Other buildings of architectural significance are the Presidency College, built in 1840, the Ripon Building (now housing the Chennai Corporation) dating from 1913, The War Memorial, Vivekanandar Illam, The Museum Theatre and the Ramakrishna Math temple. Adjoining the Governor's residence (Raj Bhavan) at Guindy, there are five mandapams (or memorials) dedicated to Mahatma Gandhi, the first Indian Governor General C Rajagopalachari, former Chief Ministers of the state Kamaraj and Bhaktavatsalam and one to Martyrs in general.

==Urban planning==
Chennai city is arranged in a grid pattern running north–south and east–west. Roads and localities have undergone significant change in the late 20th century. Many areas along the western stretch of the city were planned development efforts, such as Ashok Nagar, KK Nagar and Anna Nagar. Several areas south of the Adyar River, including Kotturpuram, Besant Nagar and Adyar itself, have been developed only since the mid-1960s. Characteristic features of all these localities are their unusually wide roads and Cartesian grid layouts. Many of these places were remote suburbs when they were first developed.
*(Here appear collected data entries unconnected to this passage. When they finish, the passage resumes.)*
What follows belongs to an exercise in optimizing a design on an open flow for small area, a short achievable clock period and few clock cycles per item; a production flow would make more cautious choices.
In this exercise RTL edits were held to simulation tests only and were not proved equivalent to the original.
The clock port is modelled as an ideal driver; clocking choices that lean on that would not hold on a real chip.
Power figures rest on the tool's default switching activity, not on a simulated workload.

## peat_enc
module peat_enc (
    input  wire        clk,
    input  wire        rst,
    input  wire        in_valid,
    output wire        in_ready,
    input  wire [15:0] in_v,
    input  wire [15:0] in_up,
    input  wire        in_last,
    input  wire [4:0]  cfg_b,
    input  wire [1:0]  cfg_n,
    input  wire        cfg_bayer,
    input  wire        cfg_restart,
    output wire        rec_valid,
    output wire [15:0] rec_x,
    output wire        out_valid,
    input  wire        out_ready,
    output wire [7:0]  out_data,
    output wire        out_last
);
    localparam NR = 66;            
    localparam W  = 72;            
    localparam TH = W - 45;        
    integer i;
    reg rst_q;
    always @(posedge clk) rst_q <= rst;
    reg        in_ready_q;
    reg        iv_v;
    reg [15:0] iv_x, iv_up;
    reg        iv_last;
    reg [4:0]  iv_b;
    reg [1:0]  iv_n;
  ...
clock: 55.0 ns
lec_check: 0
cap_margin: 20
core_margin: 2
core_utilization: 40
slew_margin: 20
standard.sh (not shown) runs the stock make flow with config.mk's settings and CLKGATE_MAP_FILE= SYNTH_SCRIPT=/design/flow/synth_recipe.tcl, a recipe that flattens the netlist after the stock synthesis.
==> flow/flow/run.sh <==
#!/bin/bash
# The standard ORFS layout (standard.sh) with two changes:
#  - CTS clusters up to 30 sinks within 100 um and adds no dummy loads
#    (CTS_ARGS replaces ORFS's default clock_tree_synthesis arguments);
#  - flow/post_cts.tcl, run after CTS, repairs setup on every path longer
#    than 12 ns by resizing and swapping cells.
# The clock, its period and the constraints stay the design's. All tool
# output goes to logs in this folder (ORFS's own step logs are under
# orfs/logs).
set -euo pipefail
cd "$(dirname "$0")/.."
export CTS_ARGS="-sink_clustering_enable -repair_clock_nets -sink_clustering_size 30 -sink_clustering_max_diameter 100 -dont_use_dummy_load"
export POST_CTS_TCL="$PWD/flow/post_cts.tcl"
bash standard.sh > flow_standard.log 2>&1
==> flow/flow/post_cts.tcl <==
# Runs inside ORFS's cts.tcl after its own repair, before 4_1_cts.odb is
# written. The margin makes repair_timing treat paths longer than
# 55 - 43 = 12 ns as failing, so it resizes and swaps cells on them.
puts "post_cts: setup repair with a 43 ns margin"
report_worst_slack -max
repair_timing -setup -setup_margin 43 -repair_tns 100 -skip_last_gasp -verbose
detailed_placement
check_placement -verbose
report_worst_slack -max
The first run finished with timing, DRC and antenna clean.
Testbench counts at the start, summed over its fixed seeds: cycles 97,202, samples 95,644.
==> next run, changes <==
--- a/flow/flow/run.sh
+++ b/flow/flow/run.sh
@@ -2,3 +2,3 @@
 # The standard ORFS layout (standard.sh) with two changes:
-#  - CTS clusters up to 30 sinks within 100 um and adds no dummy loads
+#  - CTS clusters up to 25 sinks within 100 um and adds no dummy loads
 #    (CTS_ARGS replaces ORFS's default clock_tree_synthesis arguments);
@@ -11,3 +11,3 @@
 cd "$(dirname "$0")/.."
-export CTS_ARGS="-sink_clustering_enable -repair_clock_nets -sink_clustering_size 30 -sink_clustering_max_diameter 100 -dont_use_dummy_load"
+export CTS_ARGS="-sink_clustering_enable -repair_clock_nets -sink_clustering_size 25 -sink_clustering_max_diameter 100 -dont_use_dummy_load"
 export POST_CTS_TCL="$PWD/flow/post_cts.tcl"
Clock power grows by a few percent; routed wire length barely changes; setup slack improves by 0.0045 ns; core utilization grows by 0.12 points; cell area stays flat; die area is unchanged.
==> next run, changes <==
==> flow/run.sh (new file) <==
#!/bin/bash
# synth_recipe.tcl (not shown) runs the flow's synth.tcl, then flattens the netlist and writes it again
# the make line also repeats each setting of config.mk as NAME=value (left out here)
make -C /OpenROAD-flow-scripts/flow DESIGN_CONFIG=/design/flow/config.mk WORK_HOME=/design/flow/orfs CLKGATE_MAP_FILE= SYNTH_SCRIPT=/design/flow/synth_recipe.tcl finish
--- a/flow/config.mk
+++ b/flow/config.mk
@@ -10,2 +10,4 @@
 export CORE_UTILIZATION = 40
+export CTS_CLUSTER_DIAMETER = 100
+export CTS_CLUSTER_SIZE = 25
 export SLEW_MARGIN = 20
removed: flow/flow/run.sh
removed: flow/flow/post_cts.tcl
removed: flow/standard.sh
Final cell count grows slightly.
Power rises slightly.
Hold slack gets better by 0.032 ns.
Core utilization increases by 0.30 points.
Sequential share of layout area goes down by 0.45 points.
Setup slack degrades by 0.58 ns.

Setup of rev 12:
Another version of the RTL of peat_enc (not shown whole).
For scale: roughly 9,200 cells after synthesis, ~3,000 flip-flops, ~130,000 sq um of cells after synthesis.
==> flow/config.mk <==
export PLATFORM = sky130hd
export DESIGN_NAME = peat_enc
export DESIGN_NICKNAME = peat_enc
export VERILOG_FILES = /design/flow/design.v
export SDC_FILE = /design/flow/constraint.sdc
export NUM_CORES = 4
export LEC_CHECK = 0
export CAP_MARGIN = 20
export CORE_MARGIN = 2
export CORE_UTILIZATION = 40
export SLEW_MARGIN = 20
==> flow/constraint.sdc <==
create_clock -name core_clock -period 55.0 [get_ports {clk}]
set_input_delay 11.0000 -clock core_clock [delete_from_list [all_inputs] [get_ports {clk}]]
set_output_delay 11.0000 -clock core_clock [all_outputs]
set_load 0.01 [all_outputs]
run.sh (not shown) runs the stock make flow with config.mk's settings and CLKGATE_MAP_FILE= SYNTH_SCRIPT=/design/flow/synth_recipe.tcl, a recipe that flattens the netlist after the stock synthesis.
Stock flow here: none of the scripts above is used.
Testbench counts of rev 12, summed over its fixed seeds: cycles 99,021, samples 95,644.
Here is what was changed in the inputs of rev 13 compared with rev 12.
-- flow/config.mk --
<<< rev 12, line 9
export CORE_MARGIN = 2
export CORE_UTILIZATION = 40
export SLEW_MARGIN = 20
>>> rev 13, line 9
export CORE_MARGIN = 2
export CORE_UTILIZATION = 60
export SLEW_MARGIN = 20
==> comparison <==
For rev 12 and rev 13, there was not a single run that failed to finish clean.
Fmax: rev 13 vs rev 12 down 2.0%
Number of antenna violations at the first check in global routing: rev 13 vs rev 12 up 3
Re global-route usage: rev 12 was lower than rev 13.
Rev 13 ends up with a width of the die that is about 18% lower than in rev 12.
Total power per unit cell area: higher on rev 13
Summary of rev 13 over rev 12: clock latency reported for the late side of the worst-skew pair shows an increase of 0.04 ns, number of non-filler instances in the completed layout shows a reduction of 1,468, mean routed wirelength per cell shows an increase of 34%, number of buffers created by CTS shows a reduction of 0.32%, clock-pin slew of the registers on the worst-case setup and hold paths shows no meaningful change.
In terms of flip-flop and latch count after synthesis, rev 13 and rev 12 differ only marginally.

Setup of run 1:
peat_enc, a different RTL version from the one above (not shown whole).
For scale: roughly 9400 cells after synthesis, roughly 3100 flip-flops, about 74 I/O pins, ~0.13 mm2 of cells after synthesis.
export LEC_CHECK = 0
export CAP_MARGIN = 20
export CORE_MARGIN = 2
export CORE_UTILIZATION = 40
export SLEW_MARGIN = 20
create_clock -name core_clock -period 55.0 [get_ports {clk}]
standard.sh (not shown) runs the stock make flow with config.mk's settings and CLKGATE_MAP_FILE= SYNTH_SCRIPT=/design/flow/synth_recipe.tcl, a recipe that flattens the netlist after the stock synthesis.
==> flow/flow/run.sh <==
#!/bin/bash
# The standard ORFS layout (standard.sh), with one extra step after CTS:
# flow/post_cts.tcl, a setup repair that works on every path longer than
# 12 ns. The clock, its period and the constraints stay the design's.
# All tool output goes to logs in this folder (ORFS's own step logs are
# under orfs/logs).
set -euo pipefail
cd "$(dirname "$0")/.."
export POST_CTS_TCL="$PWD/flow/post_cts.tcl"
bash standard.sh > flow_standard.log 2>&1
==> flow/flow/post_cts.tcl <==
# Runs inside ORFS's cts.tcl after its own repair, before 4_1_cts.odb is
# written. The margin makes repair_timing treat paths longer than
# 55 - 43 = 12 ns as failing, so it resizes and swaps cells on them.
puts "post_cts: setup repair with a 43 ns margin"
report_worst_slack -max
repair_timing -setup -setup_margin 43 -repair_tns 0 -skip_last_gasp -verbose
detailed_placement
check_placement -verbose
report_worst_slack -max
Run 1: no failed stages, no open violations at the end
Testbench counts of run 1, summed over its fixed seeds: cycles 97,202, samples 95,644.
The inputs of run 2 differ from those of run 1 as listed below.
==> flow/run.sh (new file) <==
#!/bin/bash
# synth_recipe.tcl (not shown) runs the flow's synth.tcl, then flattens the netlist and writes it again
# the make line also repeats each setting of config.mk as NAME=value (left out here)
make -C /OpenROAD-flow-scripts/flow DESIGN_CONFIG=/design/flow/config.mk WORK_HOME=/design/flow/orfs CLKGATE_MAP_FILE= SYNTH_SCRIPT=/design/flow/synth_recipe.tcl finish
removed: flow/flow/run.sh
removed: flow/flow/post_cts.tcl
removed: flow/standard.sh
==> results.txt <==
- For power consumption, run 2 and run 1 come out practically identical.
- Cmp run 1 and run 2 / part of the cycle the worst path needs / higher: run 2
- For the worst setup slack, run 2 came in 0.52 ns lower than run 1 did.
- The global-route usage of run 1 and that of run 2 are within noise of each other.
- Slew at the pin closest to its max-slew limit (higher): run 2
- Cell area: run 1 vs run 2 — no meaningful difference
- Between run 1 and run 2, the difference in post-layout net count is negligible.
- For run 2, the timing endpoint of the critical path was in_ready, unlike run 1, where it was rec_x[3].
- As far as total detailed-routing wirelength is concerned, run 1 and run 2 perform about the same.
Setup changes, run 2 to run 3
- CTS_CLUSTER_DIAMETER now 100, previously not set
- CTS_CLUSTER_SIZE now 25, previously not set
==> comparison <==
Run 3 reached the final stage; the timing, design-rule and antenna checks on its layout passed.
Summary of run 3 over run 2: total met2 wirelength after detailed routing shows a reduction of 0.66%, internal power consumption fell by 12%, final clock period utilization by the worst path shows no meaningful change, sequential standard cell area now sits at about the same level, critical path depth saw little to no change.
Worst setup slack after layout for run 3: 0.024 ns up relative to run 2
| clock share of power | lower: run 3 |
Wire: run 3 routes less than run 2

Setup of oak:
peat_enc, a different RTL version from the one above (not shown whole).
Size in the first run: ~9300 cells after synthesis, ~74 I/O pins, ~130000 um^2 of cells after synthesis.
clock: 55.0 ns
lec_check: 0
cap_margin: 20
core_margin: 2
core_utilization: 40
slew_margin: 20
==> flow/flow/run.sh <==
#!/bin/bash
# The standard ORFS layout (standard.sh) with two changes:
#  - CTS clusters up to 25 sinks within 100 um and adds no dummy loads
#    (CTS_ARGS replaces ORFS's default clock_tree_synthesis arguments);
#  - flow/post_cts.tcl, run after CTS, repairs setup on every path longer
#    than 12 ns by resizing and swapping cells.
# The clock, its period and the constraints stay the design's. All tool
# output goes to logs in this folder (ORFS's own step logs are under
# orfs/logs).
set -euo pipefail
cd "$(dirname "$0")/.."
export CTS_ARGS="-sink_clustering_enable -repair_clock_nets -sink_clustering_size 25 -sink_clustering_max_diameter 100 -dont_use_dummy_load"
export POST_CTS_TCL="$PWD/flow/post_cts.tcl"
bash standard.sh > flow_standard.log 2>&1
==> flow/flow/post_cts.tcl <==
# Runs inside ORFS's cts.tcl after its own repair, before 4_1_cts.odb is
# written. The margin makes repair_timing treat paths longer than
# 55 - 43 = 12 ns as failing, so it resizes and swaps cells on them.
puts "post_cts: setup repair with a 43 ns margin"
report_worst_slack -max
repair_timing -setup -setup_margin 43 -repair_tns 100 -skip_last_gasp -verbose
detailed_placement
check_placement -verbose
report_worst_slack -max
oak finished every step from synthesis to the final layout, and the layout passed the timing, design-rule and antenna checks.
Testbench counts of oak, summed over its fixed seeds: cycles 97,202, samples 95,644.
Modified inputs, pine compared to oak
diff --git a/flow/flow/run.sh b/flow/flow/run.sh
--- a/flow/flow/run.sh
+++ b/flow/flow/run.sh
@@ -5,3 +5,3 @@
 #  - flow/post_cts.tcl, run after CTS, repairs setup on every path longer
-#    than 12 ns by resizing and swapping cells.
+#    than 11 ns by resizing and swapping cells.
 # The clock, its period and the constraints stay the design's. All tool
==> flow/flow/post_cts.tcl <==
# Runs inside ORFS's cts.tcl after its own repair, before 4_1_cts.odb is
# written. The margin makes repair_timing treat paths longer than
# 55 - 44 = 11 ns as failing, so it resizes and swaps cells on them.
puts "post_cts: setup repair with a 44 ns margin"
report_worst_slack -max
repair_timing -setup -setup_margin 44 -repair_tns 100 -skip_last_gasp -verbose
detailed_placement
check_placement -verbose
report_worst_slack -max
--- outcome ---
~same multi-input gate share of total cell area in pine and oak
pine vs. oak: number of vias in the routed layout up 426; non-clock buffer count up 38; count of non-filler cells in the finished layout up 44.
Sort pine and oak by sequential fraction of total cell area, descending, and oak comes first.
pine vs oak — combinational power share rose 1.0 points.
oak and pine ended up with roughly the same proportion of cell area spent on the clock network.
[compare] base=oak new=pine: post-detailed-routing wire length went up by 4400 um; overall global routing resource usage went up by 0.28 points.
pine and oak ended up with roughly the same worst hold slack.

-- separate check: timing with driven ports --
The flow's constraints put no driver on any port. The routed layouts listed below were extracted and timed again, unchanged, in two steps.
Step 1: set_driving_cell puts a clkbuf_16 on clk and a buf_2 on each other input, an assumption about the parent block.
Step 2 times the ports against the registers' clock, not the clock port: input delays grow and output delays shrink by t, the midpoint of the rising clock arrivals with the driver on.
Slacks: ideal ports / drivers / drivers and shift; pairs: ideal ports / drivers.
run | t (ns) | slack for setup (ns) | hold slack, ns | pins driven straight from the clock port
the first run of note 1 | 0.903 | 42.747 / 42.653 / 42.153 | 0.357 / 0.357 / 0.357 | 1
the second run of note 1 | 0.916 | 42.751 / 42.657 / 42.135 | 0.348 / 0.348 / 0.348 | 1
the third run of note 1 | 0.938 | 42.168 / 42.074 / 41.728 | 0.380 / 0.380 / 0.380 | 1
rev 12 | 0.978 | 41.131 / 41.131 / 41.131 | 0.374 / 0.374 / 0.374 | 1
rev 13 | 1.003 | 40.847 / 40.847 / 40.847 | 0.388 / 0.388 / 0.388 | 1
run 1 | 0.987 | 42.663 / 42.561 / 42.103 | 0.375 / 0.375 / 0.375 | 1
run 2 | 0.990 | 42.142 / 42.039 / 42.093 | 0.374 / 0.374 / 0.374 | 1
run 3 | 0.957 | 42.165 / 42.066 / 42.122 | 0.371 / 0.371 / 0.371 | 1
oak | 0.899 | 42.656 / 42.555 / 42.129 | 0.372 / 0.372 / 0.372 | 1
pine | 0.899 | 42.658 / 42.557 / 42.844 | 0.371 / 0.371 / 0.371 | 1
After both steps setup and hold are still met in every run listed. For the second run of note 1, which loses most, drivers alone change the setup slack by -0.094 ns; drivers and shift together by -0.616 ns.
Current urban development efforts are concentrated along the southern and western suburbs, largely seeking to benefit from the growing IT corridor in the southeast and the new ring roads in the west. The National Maritime Complex (NMC) is a proposed facility to be built in Chennai. The extent of the city's urban sprawl is indicated by the fact that the area administered by Chennai Corporation is 174 km^{2}, while the total urbanized area is estimated to be over 1,100 km^{2}.